A possible extra year for Baker Mayfield would pay dividends for Oklahoma
A proposed rule change by the Big 12 could give Mayfield an extra year of eligibility
2016 is supposed to be the final year of eligibility for Oklahoma senior quarterback Baker Mayfield. If a Big 12 rule proposal passes next week at the conference's spring meetings, Mayfield's eligibility would extend to 2017.
According to Chuck Carlton of the Dallas Morning News, a "proposed rule change is on the agenda for the Big 12's faculty representatives Wednesday at conference meetings next week." Carlton added on Twitter that the modification would apply to non-recruited walk-ons, not just Mayfield.
The proposed Big 12 change would involve non-recruited walk-ons, Oklahoma AD Joe Castiglione said, and not just Mayfield.— Chuck Carlton (@ChuckCarltonDMN) May 27, 2016
So, while the change might unofficially be called the Baker Mayfield rule should it pass, it would apply to more players than just Mayfield across the conference.
The big thing with this rule change is that it would play into what Mayfield has been arguing for the last couple of years. Mayfield essentially lost a year of eligibility while sitting out for a season when he transferred from Texas Tech to Oklahoma in 2014. That satisfied Big 12 inter-conference and NCAA transfer rules, respectively.
Mayfield and his family have been, in a word, "vocal" in their displeasure with those rules since he was not on scholarship at Texas Tech. Mayfield's appeal to regain his eligibility in time for the 2014 season was previously denied by the NCAA.
However, if the rule change does not pass, Carlton notes that "Mayfield could transfer from Oklahoma outside of the Big 12 for 2017 and get an NCAA waiver for his final season." Big 12 commissioner Bob Bowlsby told the paper, though, "that might not be in anybody's best interest."
To be sure, Mayfield would have no shortage of interested schools if that ends up being the case.
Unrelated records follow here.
$ cat config.mk
export PLATFORM = sky130hd
export DESIGN_NAME = sr_latch_ctrl_flat
export DESIGN_NICKNAME = d
export VERILOG_FILES = /design/src/rtl/sr_latch_ctrl_pkg.sv /design/src/rtl/sr_latch_ctrl_if.sv /design/src/rtl/sr_latch_ctrl_rr_arbiter.sv /design/src/rtl/sr_latch_ctrl.sv /design/src/flat_wrapper.sv
export SDC_FILE = /design/constraint.sdc
export NUM_CORES = 1
export LEC_CHECK = 0
export ABC_AREA = 0
export BUFFER_PORTS_ARGS = -buffer_cell sky130_fd_sc_hd__clkbuf_2
export CAP_MARGIN = 20
export CORE_MARGIN = 3
export CORE_UTILIZATION = 53
export DETAILED_ROUTE_END_ITERATION = 8
export HOLD_SLACK_MARGIN = 0.05
export PLACE_DENSITY = 0.77
export RECOVER_POWER = 25
export SLEW_MARGIN = 20
export SYNTH_ARGS = -nofsm -noshare
export SYNTH_HDL_FRONTEND = slang
export SYNTH_SLANG_ARGS = --single-unit
$ cat constraint.sdc
create_clock -name clk -period 2.65 [get_ports clk]
set_clock_uncertainty 0.15 [all_clocks]
set_input_delay 0.53 -clock clk [delete_from_list [all_inputs] [get_ports clk]]
set_output_delay 0.53 -clock clk [all_outputs]
set_load 0.01 [all_outputs]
Oklahoma would surely want Mayfield to finish his career in Norman and the feeling is mutual. The Sooners are projected to be Big 12 favorites and Mayfield enters the season as a legitimate Heisman hopeful. Last year, Mayfield finished a distant fourth in the Heisman voting and tallied 4,105 yards of total offense to go along with 43 touchdowns. In 2017, Oklahoma would still have plenty of eligible skill players on offense plus the potential for a veteran offensive line that is undergoing a rebuild this year.
If offensive coordinator Lincoln Riley sticks around for another year, Mayfield and Oklahoma's offense can be set up for success for the next two seasons. In addition to his scrambling and overall playmaking ability, Mayfield's on-and-off-field bravado gives Oklahoma an extra boost in confidence and leadership.
If Mayfield stays at Oklahoma until 2017, the focus would then shift to Texas A&M transfer Kyler Murray and his future. Murray left College Station after his freshman season and must sit out the 2016 season to satisfy NCAA transfer rules. He would be a redshirt sophomore by 2017 and more likely to compete for a starting job by his redshirt junior season. Murray is also an accomplished baseball player and generally thought of as a top-50 prospect by many outlets.
Other quarterbacks who could compete for the starting job later include Austin Kendall, a 4-star early enrollee for the class of 2016, and 2017 verbal commit Chris Robison.